§ **Task instructions**
Transcribe all of the entries, matching each one exactly.

§ **Available data**
----------

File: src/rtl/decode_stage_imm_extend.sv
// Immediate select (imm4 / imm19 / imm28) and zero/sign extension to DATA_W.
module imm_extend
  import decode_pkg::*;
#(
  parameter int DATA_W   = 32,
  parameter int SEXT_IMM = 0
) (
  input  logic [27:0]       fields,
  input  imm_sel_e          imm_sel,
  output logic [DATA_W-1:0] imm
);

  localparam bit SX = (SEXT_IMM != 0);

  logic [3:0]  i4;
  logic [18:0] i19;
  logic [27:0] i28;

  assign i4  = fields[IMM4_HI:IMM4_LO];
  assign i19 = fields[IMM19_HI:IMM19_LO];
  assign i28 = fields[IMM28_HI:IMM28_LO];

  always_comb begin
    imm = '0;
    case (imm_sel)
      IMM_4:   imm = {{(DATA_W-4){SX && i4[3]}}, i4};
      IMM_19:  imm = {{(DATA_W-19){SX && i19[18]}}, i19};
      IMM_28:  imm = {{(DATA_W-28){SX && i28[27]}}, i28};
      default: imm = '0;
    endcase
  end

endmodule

----------

§ **Answer to this task**
File: src/rtl/decode_stage_imm_extend.sv
// Immediate select (imm4 / imm19 / imm28) and zero/sign extension to DATA_W.
module imm_extend
  import decode_pkg::*;
#(
  parameter int DATA_W   = 32,
  parameter int SEXT_IMM = 0
) (
  input  logic [27:0]       fields,
  input  imm_sel_e          imm_sel,
  output logic [DATA_W-1:0] imm
);

  localparam bit SX = (SEXT_IMM != 0);

  logic [3:0]  i4;
  logic [18:0] i19;
  logic [27:0] i28;

  assign i4  = fields[IMM4_HI:IMM4_LO];
  assign i19 = fields[IMM19_HI:IMM19_LO];
  assign i28 = fields[IMM28_HI:IMM28_LO];

  always_comb begin
    imm = '0;
    case (imm_sel)
      IMM_4:   imm = {{(DATA_W-4){SX && i4[3]}}, i4};
      IMM_19:  imm = {{(DATA_W-19){SX && i19[18]}}, i19};
      IMM_28:  imm = {{(DATA_W-28){SX && i28[27]}}, i28};
      default: imm = '0;
    endcase
  end

endmodule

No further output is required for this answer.